About this exercise:
An exact copy of every record is the required answer.

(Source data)
This is an optimization exercise on Yosys and OpenROAD, whose aim is small area, not a production implementation.
In this exercise RTL edits were held to simulation tests only and were not proved equivalent to the original.
In every run shown here, the design's own scripts or RTL, not TritonCTS, make the clock network.
The clock port is modelled as an ideal driver, which makes a skipped or thinned clock tree look cheaper than it is; a real chip needs a root buffer or a tree.
No activity file was given, so power comes from the tool's default toggle rates.

**flow/run.sh**
```bash
#!/bin/bash
# Own layout flow: the standard ORFS flow, with
#  - synthesis mapped by an area-oriented abc script (flow/abc.script) and no
#    half/full-adder extraction; everything else in synth_recipe.tcl unchanged
#  - small buffers on the ports
#  - a clock tree of one buffer (flow/pre_cts.tcl)
set -euo pipefail
W=$PWD
cat > $W/my_synth.tcl <<EOS
proc abc {args} {
  set i [lsearch -exact \$args -script]
  if {\$i >= 0} { set args [lreplace \$args [expr {\$i + 1}] [expr {\$i + 1}] $W/flow/abc.script] }
  yosys abc {*}\$args
}
source $W/synth_recipe.tcl
EOS
export FLOW_CLK_BUF=sky130_fd_sc_hd__buf_6
export FLOW_CLK_K=3
bash standard.sh SYNTH_SCRIPT=$W/my_synth.tcl ADDER_MAP_FILE= \
  "BUFFER_PORTS_ARGS=-buffer_cell sky130_fd_sc_hd__buf_1" \
  PRE_CTS_TCL=$W/flow/pre_cts.tcl \
  finish > $W/standard.log 2>&1
```
**flow/abc.script**
```
strash
&get -n
&deepsyn -J 300 -S 2
&dch -f
&nf -R 1000 -a
&put
mfs3 -ae
topo
```
**flow/pre_cts.tcl**
```tcl
# Clock tree: the flip-flops are split into CLK_K groups by position (k-means);
# each group gets one clock buffer at its centroid, and the clock port drives
# only those buffers.
set block [ord::get_db_block]
set dbu [$block getDbUnitsPerMicron]
set k $::env(FLOW_CLK_K)
set pins {}
foreach it [[$block findNet clk] getITerms] {
  set loc [[$it getInst] getLocation]
  lappend pins [list [$it getName] [expr {double([lindex $loc 0]) / $dbu}] [expr {double([lindex $loc 1]) / $dbu}]]
}
set pins [lsort -real -index 1 $pins]
set n [llength $pins]
# initial centres: spread along x
set cents {}
for {set c 0} {$c < $k} {incr c} {
  set p [lindex $pins [expr {int(($c + 0.5) * $n / $k)}]]
  lappend cents [list [lindex $p 1] [lindex $p 2]]
}
for {set iter 0} {$iter < 20} {incr iter} {
  set groups {}
  for {set c 0} {$c < $k} {incr c} { lappend groups {} }
  foreach p $pins {
    set best 0
    set bd 1e30
    for {set c 0} {$c < $k} {incr c} {
      set cc [lindex $cents $c]
      set d [expr {abs([lindex $p 1] - [lindex $cc 0]) + abs([lindex $p 2] - [lindex $cc 1])}]
      if {$d < $bd} { set bd $d; set best $c }
    }
    lset groups $best [concat [lindex $groups $best] [list $p]]
  }
  set cents {}
  foreach g $groups {
    set sx 0.0
    set sy 0.0
    foreach p $g { set sx [expr {$sx + [lindex $p 1]}]; set sy [expr {$sy + [lindex $p 2]}] }
    set m [llength $g]
    if {$m == 0} { set m 1 }
    lappend cents [list [expr {$sx / $m}] [expr {$sy / $m}]]
  }
}
set c 0
foreach g $groups cc $cents {
  if {[llength $g] == 0} { continue }
  set loads {}
  foreach p $g { lappend loads [get_pins [lindex $p 0]] }
  puts "clock buffer $c: [llength $g] sinks at $cc"
  insert_buffer -buffer_cell $::env(FLOW_CLK_BUF) -net clk -load_pins $loads -location $cc -buffer_name clkbuf_$c -net_name clk_leaf_$c
  incr c
}
rename clock_tree_synthesis orig_clock_tree_synthesis
proc clock_tree_synthesis {args} {
  puts "clock_tree_synthesis skipped: the clock buffers were inserted by pre_cts.tcl"
}
```
**standard.sh**
```bash
#!/bin/bash
# synth_recipe.tcl (not shown) runs the flow's synth.tcl, then flattens the netlist and writes it again
# the make line also repeats each setting of config.mk as NAME=value (left out here)
make -C /OpenROAD-flow-scripts/flow DESIGN_CONFIG=/design/flow/config.mk WORK_HOME=/design/flow/orfs CLKGATE_MAP_FILE= SYNTH_SCRIPT=/design/flow/synth_recipe.tcl "${@:-finish}"
```
**config.mk**
```make
export PLATFORM = sky130hd
export DESIGN_NAME = stopwatch
export DESIGN_NICKNAME = stopwatch
export VERILOG_FILES = /design/flow/design.v
export SDC_FILE = /design/flow/constraint.sdc
export NUM_CORES = 4
export LEC_CHECK = 0
export CAP_MARGIN = 20
export CORE_MARGIN = 2
export CORE_UTILIZATION = 40
export SLEW_MARGIN = 20
```
**constraint.sdc**
```tcl
create_clock -name core_clock -period 10.0 [get_ports {clk}]
set_input_delay 2.0000 -clock core_clock [delete_from_list [all_inputs] [get_ports {clk}]]
set_output_delay 2.0000 -clock core_clock [all_outputs]
set_load 0.01 [all_outputs]
```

Result for this exercise:
This is an optimization exercise on Yosys and OpenROAD, whose aim is small area, not a production implementation.
In this exercise RTL edits were held to simulation tests only and were not proved equivalent to the original.
In every run shown here, the design's own scripts or RTL, not TritonCTS, make the clock network.
The clock port is modelled as an ideal driver, which makes a skipped or thinned clock tree look cheaper than it is; a real chip needs a root buffer or a tree.
No activity file was given, so power comes from the tool's default toggle rates.

**flow/run.sh**
```bash
#!/bin/bash
# Own layout flow: the standard ORFS flow, with
#  - synthesis mapped by an area-oriented abc script (flow/abc.script) and no
#    half/full-adder extraction; everything else in synth_recipe.tcl unchanged
#  - small buffers on the ports
#  - a clock tree of one buffer (flow/pre_cts.tcl)
set -euo pipefail
W=$PWD
cat > $W/my_synth.tcl <<EOS
proc abc {args} {
  set i [lsearch -exact \$args -script]
  if {\$i >= 0} { set args [lreplace \$args [expr {\$i + 1}] [expr {\$i + 1}] $W/flow/abc.script] }
  yosys abc {*}\$args
}
source $W/synth_recipe.tcl
EOS
export FLOW_CLK_BUF=sky130_fd_sc_hd__buf_6
export FLOW_CLK_K=3
bash standard.sh SYNTH_SCRIPT=$W/my_synth.tcl ADDER_MAP_FILE= \
  "BUFFER_PORTS_ARGS=-buffer_cell sky130_fd_sc_hd__buf_1" \
  PRE_CTS_TCL=$W/flow/pre_cts.tcl \
  finish > $W/standard.log 2>&1
```
**flow/abc.script**
```
strash
&get -n
&deepsyn -J 300 -S 2
&dch -f
&nf -R 1000 -a
&put
mfs3 -ae
topo
```
**flow/pre_cts.tcl**
```tcl
# Clock tree: the flip-flops are split into CLK_K groups by position (k-means);
# each group gets one clock buffer at its centroid, and the clock port drives
# only those buffers.
set block [ord::get_db_block]
set dbu [$block getDbUnitsPerMicron]
set k $::env(FLOW_CLK_K)
set pins {}
foreach it [[$block findNet clk] getITerms] {
  set loc [[$it getInst] getLocation]
  lappend pins [list [$it getName] [expr {double([lindex $loc 0]) / $dbu}] [expr {double([lindex $loc 1]) / $dbu}]]
}
set pins [lsort -real -index 1 $pins]
set n [llength $pins]
# initial centres: spread along x
set cents {}
for {set c 0} {$c < $k} {incr c} {
  set p [lindex $pins [expr {int(($c + 0.5) * $n / $k)}]]
  lappend cents [list [lindex $p 1] [lindex $p 2]]
}
for {set iter 0} {$iter < 20} {incr iter} {
  set groups {}
  for {set c 0} {$c < $k} {incr c} { lappend groups {} }
  foreach p $pins {
    set best 0
    set bd 1e30
    for {set c 0} {$c < $k} {incr c} {
      set cc [lindex $cents $c]
      set d [expr {abs([lindex $p 1] - [lindex $cc 0]) + abs([lindex $p 2] - [lindex $cc 1])}]
      if {$d < $bd} { set bd $d; set best $c }
    }
    lset groups $best [concat [lindex $groups $best] [list $p]]
  }
  set cents {}
  foreach g $groups {
    set sx 0.0
    set sy 0.0
    foreach p $g { set sx [expr {$sx + [lindex $p 1]}]; set sy [expr {$sy + [lindex $p 2]}] }
    set m [llength $g]
    if {$m == 0} { set m 1 }
    lappend cents [list [expr {$sx / $m}] [expr {$sy / $m}]]
  }
}
set c 0
foreach g $groups cc $cents {
  if {[llength $g] == 0} { continue }
  set loads {}
  foreach p $g { lappend loads [get_pins [lindex $p 0]] }
  puts "clock buffer $c: [llength $g] sinks at $cc"
  insert_buffer -buffer_cell $::env(FLOW_CLK_BUF) -net clk -load_pins $loads -location $cc -buffer_name clkbuf_$c -net_name clk_leaf_$c
  incr c
}
rename clock_tree_synthesis orig_clock_tree_synthesis
proc clock_tree_synthesis {args} {
  puts "clock_tree_synthesis skipped: the clock buffers were inserted by pre_cts.tcl"
}
```
**standard.sh**
```bash
#!/bin/bash
# synth_recipe.tcl (not shown) runs the flow's synth.tcl, then flattens the netlist and writes it again
# the make line also repeats each setting of config.mk as NAME=value (left out here)
make -C /OpenROAD-flow-scripts/flow DESIGN_CONFIG=/design/flow/config.mk WORK_HOME=/design/flow/orfs CLKGATE_MAP_FILE= SYNTH_SCRIPT=/design/flow/synth_recipe.tcl "${@:-finish}"
```
**config.mk**
```make
export PLATFORM = sky130hd
export DESIGN_NAME = stopwatch
export DESIGN_NICKNAME = stopwatch
export VERILOG_FILES = /design/flow/design.v
export SDC_FILE = /design/flow/constraint.sdc
export NUM_CORES = 4
export LEC_CHECK = 0
export CAP_MARGIN = 20
export CORE_MARGIN = 2
export CORE_UTILIZATION = 40
export SLEW_MARGIN = 20
```
**constraint.sdc**
```tcl
create_clock -name core_clock -period 10.0 [get_ports {clk}]
set_input_delay 2.0000 -clock core_clock [delete_from_list [all_inputs] [get_ports {clk}]]
set_output_delay 2.0000 -clock core_clock [all_outputs]
set_load 0.01 [all_outputs]
```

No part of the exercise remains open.